== ABOUT THIS TASK ==
Among the entries below, only the lines starting at the one with "die area: 128,100 µm²" and ending at the one with "Port Buffer Count: 243", both included, are to be printed exactly.

*** Begin section ***

<file path="config.mk">
export PLATFORM = sky130hd
export DESIGN_NAME = wb_regfile
export DESIGN_NICKNAME = d
export VERILOG_FILES = /design/src/rtl/wb_regfile.sv
export SDC_FILE = /design/constraint.sdc
export NUM_CORES = 2
export LEC_CHECK = 0
export BUFFER_PORTS_ARGS = -buffer_cell sky130_fd_sc_hd__clkbuf_2
export CAP_MARGIN = 30
export CORE_MARGIN = 5
export CORE_UTILIZATION = 46
export CTS_CLUSTER_DIAMETER = 100
export DETAILED_ROUTE_END_ITERATION = 12
export MAX_ROUTING_LAYER = met4
export PLACE_DENSITY = 0.71
export REMOVE_ABC_BUFFERS = 1
export SLEW_MARGIN = 25
export SYNTH_ARGS = -nofsm -noshare
export SYNTH_HDL_FRONTEND = slang
export SYNTH_SLANG_ARGS = --single-unit
</file>
<file path="constraint.sdc">
create_clock -name clk -period 94.8 [get_ports clk]
set_input_delay 0 -clock clk [delete_from_list [all_inputs] [get_ports clk]]
set_output_delay 0 -clock clk [all_outputs]
set_load 0.01 [all_outputs]
</file>
<file path="src/rtl/wb_regfile.sv">
// rtl/wb_regfile.sv - writeback result select, 32-entry register file with same-cycle bypass, commit counter
// x0 is never stored; decode reads see the value being committed this cycle through the bypass.
module wb_regfile #(
  parameter int XLEN = 32,
  parameter int NREG = 32,
  localparam int AW = $clog2(NREG)
) (
  input  logic            clk,
  input  logic            reset,
  input  logic            RegWriteW,
  input  logic            MemWriteW,
  input  logic [1:0]      ResultSrcW,
  input  logic [AW-1:0]   RdW,
  input  logic [XLEN-1:0] ALUResultW,
  input  logic [XLEN-1:0] ReadDataW,
  input  logic [XLEN-1:0] PCPlus4W,
  input  logic [AW-1:0]   A1,
  input  logic [AW-1:0]   A2,
  output logic [XLEN-1:0] RD1,
  output logic [XLEN-1:0] RD2,
  output logic [XLEN-1:0] ResultW,
  output logic [31:0]     WriteCount
);

  logic [XLEN-1:0] regs [NREG];
  logic [31:0]     writeCnt;
  logic            commit;
  logic            unusedMemWrite;

  // Stores are handled in the memory stage; nothing here depends on them.
  assign unusedMemWrite = MemWriteW;

  always_comb begin
    ResultW = ALUResultW;
    unique case (ResultSrcW)
      2'b01:   ResultW = ReadDataW;
      2'b10:   ResultW = PCPlus4W;
      default: ResultW = ALUResultW;
    endcase
  end

  assign commit = RegWriteW && (RdW != '0);

  always_ff @(posedge clk or posedge reset) begin
    if (reset) begin
      for (int i = 0; i < NREG; i++) regs[i] <= '0;
      writeCnt <= '0;
    end else if (commit) begin
      regs[RdW] <= ResultW;
      writeCnt  <= writeCnt + 32'd1;
    end
  end

  always_comb begin
    RD1 = '0;
    RD2 = '0;
    if (A1 != '0) RD1 = (commit && (A1 == RdW)) ? ResultW : regs[A1];
    if (A2 != '0) RD2 = (commit && (A2 == RdW)) ? ResultW : regs[A2];
  end

  assign WriteCount = writeCnt;

endmodule

</file>
---- Word-level counts from Yosys, hierarchy flattened ----
Cells that the tools add are included.
storage, ports and cells
  word-level logic and storage cells ...... 66
  register bits after elaboration ......... 1,056
  bits of input ports ..................... 117
  output and inout bits ................... 128
operators by class
  reductions and logical operators ........ 7
  multiplexer cells ....................... 14
  bitwise gates (word level) .............. 3
  equal/unequal tests ..................... 4
  magnitude comparators ................... 4
  add/subtract/negate cells ............... 1
operators by type and width
  cell                     count
  $bwmux W1024             1
  $bmux W32 S5             2
  $mux W32                 9
  $demux W32 S5            1
  $pmux W32 S2             1
  $add A32 B1 Y32 const B  1
  $ge A6 B6 Y1 const B     3
  $not A5 Y6               3
  $reduce_bool A5 Y1       3
  $eq A5 B5 Y1             2
  $lt A6 B1 Y1 const B     1
  $logic_and A1 B1 Y1      4
  $eq A2 B1 Y1 const B     1
  $eq A2 B2 Y1 const B     1

---- Logic depth before layout (Yosys ltp) ----
  depth after elaboration ................. 6
  gate-level depth with buffers ........... 10
  gate-level depth less buffers ........... 7

---- Worst setup path before layout ----
Ideal clock, no wire load.
  kind .................................... reg-to-reg
  start point ............................. register writeCnt[7] (netlist: WriteCount[7])
  end point ............................... register writeCnt[27] (netlist: WriteCount[27])
  library setup time ...................... 0.079 ns
  cell stages (with the launch flop) ...... 6
  period minus slack after synthesis ...... 1.779 ns
  data arrival time ....................... 1.700 ns
  path slack .............................. 93.021 ns
  path buffers ............................ 0
  cell sequence ........................... dfrtp_1 -> nand4_1 -> nor4_1 -> nand4_1 -> nor4_1 -> xor2_1
between the ends
  word-level cells in the longest chain between the ends .. 1
RTL lines
  item                    line  RTL
  start, declared         26    logic [31:0] writeCnt;
  start signal, assigned  50    writeCnt <= writeCnt + 32'd1;
  $add A32 B1 Y32         50
No other way between the ends.
A chain may end at the register's enable or synchronous reset.

==> qor.txt <==
vias: 42,883
Worst EP required: 95.51 ns
last element of the critical path: regs[557]
peak supply drop: 0.00001528 V
Final Hold Violating Endpoints: 0
reg2reg start: WriteCount[7]
worst r2r dst: WriteCount[27]
clock buffer depth: 3
Final GP Congestion: 0.8353
via/cell ratio: 6.337
Worst Skew: 0.005090 ns
Post-Synth XOR/XNOR Area: 0.6785%
CP startpoint kind: primary input
initial antenna violation count: 1
Pwr Total: 1.283 mW
unrepaired setup endpoints after global routing: no
Ys Warns: 0
max_cap viols: 0
first-pass GRT wire length: 268,700 µm
max-slew violations: 0
largest family of logic cells by synthesized area: multiplexers
Setup-failing EPs final: 0
syn_area_per_cell: 10.99 µm²
power density over the cells: 20.68 nW/µm²
Initial Util: 46.36%
clk slew on worst S/H paths: 0.06 ns
Highest Clock Rate: 231.7 MHz
die height: 357.9 µm
crit-path max FO: 93
share of cells above drive strength 1: 22.14%
Inst Count DP: 6,512
Area growth syn-to-layout: 11.45%
P_leak: 26.97 nW
Synth Area in Compound Gates: 14.82%
top-area cell type share of the netlist area: 47.45%
Hold WC Path Type: primary input to flip-flop
root buf cell: clkbuf_16
crit path from: reset
Post-Syn Area: 55,690 µm²
final std cells w/o fill: 6,767
final setup TNS: 0 ns
detailed placement HPWL: 102,700 µm
row cnt: 127
Top Ports: 245
post-synthesis register bit count: 1,056
PnR worst setup slack: 90.48 ns
clock latency at the later pin of the worst-skew pair: 0.69 ns
Hold WS: 0.03461 ns
FFs w/ async S/R, synth: 100.0%
Synth Instances: 5,068
CTS tree: yes
worst r2r path cells: 5
sequential area share after synthesis: 47.45%
pin count of the biggest net entering global routing: 184
Distinct cells, synth: 77
post-route clock period utilization: 4.553%
H-tree Lvls: 3
Arr. time, crit path: 5.03 ns
fraction of the mapped netlist area in simple logic gates: 9.572%
EDFF count, synth: 0
Die X: 357.9 µm
vias in the first global route: 42,576
reg-to-reg setup timing slack: 92.72 ns
TritonRoute pass-1 iters: 7
top cells by area, synth: dfrtp_1 47%, mux4_2 19%, o21ai_0 8.9%
DRC: 0
Routed WL: 178,600 µm
mux contribution to synthesized area: 22.16%
Setup Crit Path Kind: primary input to async pin
pre-CTS setup slack: 90.68 ns
GR Util All Layers: 28.56%
DRT antenna net count: 0
die area: 128,100 µm²
Final #Nets: 5,184
Primary FF master, synth: dfrtp_1
post-layout minimum cycle time: 4.316 ns
GRT overflow: 0
Post-Synth Adder-Cell Area: 0.06741%
Rel. slew slack: 31.03%
Sink Count: 1,056
violation count after the first detailed-route iteration: 5,680
Core ar.: 120,100 µm²
outcome: finished, final reports clean
Synth area leader: dfrtp_1
detailed-route wire length per cell: 26.40 µm
CTS buffer count: 109
Port Buffer Count: 243
measured slew at the worst slew-check pin: 1.034 ns
crit end category: async pin
-- routing by layer --
metal  GRT usage, %  share of wire [%]  up-vias
met4          11.22                4.5        0
met5              -                  0        -
met3          5.315                9.7      466
met2          44.35                 47     2294
li1               -                  -    18426
met1          37.66                 39    21697
-- synthesized netlist by cell type, types with 28 or more instances --
library cell and instances:
nand2_1 1115, dfrtp_1 1056, o21ai_0 987, mux4_2 476
clkbuf_1 387, mux2i_1 148, a22oi_1 94, a21oi_1 73
buf_2 68, nor2_1 57, inv_1 51, a221oi_1 48
a211oi_1 42, buf_4 31, nand3_1 28
-- where the power goes --
part	switching, mW	internal [mW]	total, mW
Clock	0.188	0.265	0.452
Sequential	0.0574	0.525	0.583
Combinational	0.130	0.119	0.248
Total	0.375	0.909	1.28
-- through the flow --
step	utilization [%]	cell area, µm²
finish	51.66	62060
global placement	47.89	57530
floorplan	-	52970
CTS	51.53	61900
detailed placement	48.00	57670
global route	51.66	62060
-- state kept, by name, summed over array words and instances, names as in the netlist --
signal / flops
WriteCount: 32
regs: 1024
-- worst max-delay path, cell delays in order --
cell	delay, ns
dlygate4sd3_1	0.53
dlygate4sd3_1	0.55
clkbuf_2	0.14
inv_8	0.23
buf_16	0.41
buf_4	0.71
buf_4	0.65
buf_4	0.76
buf_4	0.80
-- final cells by class --
cell class	count	area (µm²)
Sequential cell	1056	26430
Clock buffer	151	3146
Antenna cell	1	2.502
Clock inverter	50	633.1
Timing Repair Buffer	426	2979
Inverter	54	210.2
Multi-Input combinational cell	3417	26650
Fill cell	10348	58070
Tap cell	1612	2017
-- timing repair --
action | in CTS | in global routing
hold endpoints to repair | 1077 | 34
hold buffers | 46 | 1
gates resized for setup | 0 | 0
buffers inserted | 0 | 0
-- kinds of logic (layout without fill, tap and decap cells) --
group | count (synthesis) | count (layout)
AO/OA/AOI/OAI | 1422 | 1422
buffers and inverters | 595 | 681
AND/OR/NAND/NOR | 1320 | 1320
XOR/XNOR | 41 | 41
flip-flops | 1056 | 1056
multiplexers | 631 | 631
adder cells (fa/ha/maj) | 3 | 3
other | 0 | 1
-- cell usage in the layout (no fill, tap or decap), types with 54 or more instances in the layout --
| cell type | synthesis | routed |
|---|---|---|
| a22oi_1 | 94 | 94 |
| clkbuf_16 | 0 | 109 |
| o21ai_0 | 987 | 987 |
| nand2_1 | 1115 | 1091 |
| dfrtp_1 | 1056 | 1056 |
| clkbuf_2 | 0 | 234 |
| nor2_1 | 57 | 54 |
| mux4_2 | 476 | 476 |
| mux2i_1 | 148 | 148 |
| buf_4 | 31 | 122 |
-- worst min-delay path by stage --
stage	from	end	depth (start not counted)
2_1_floorplan	A2[3]	RD2[1]	2
3_3_place_gp	reset	regs[247]	2
3_5_place_dp	reset	regs[183]	2
4_1_cts	PCPlus4W[27]	regs[763]	6
5_1_grt	PCPlus4W[11]	regs[747]	6
6_report	PCPlus4W[22]	regs[246]	6
Note: power is estimated with default switching activity, not from simulation.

*** End section ***

== RESULT OF THE EXERCISE ==
die area: 128,100 µm²
Final #Nets: 5,184
Primary FF master, synth: dfrtp_1
post-layout minimum cycle time: 4.316 ns
GRT overflow: 0
Post-Synth Adder-Cell Area: 0.06741%
Rel. slew slack: 31.03%
Sink Count: 1,056
violation count after the first detailed-route iteration: 5,680
Core ar.: 120,100 µm²
outcome: finished, final reports clean
Synth area leader: dfrtp_1
detailed-route wire length per cell: 26.40 µm
CTS buffer count: 109
Port Buffer Count: 243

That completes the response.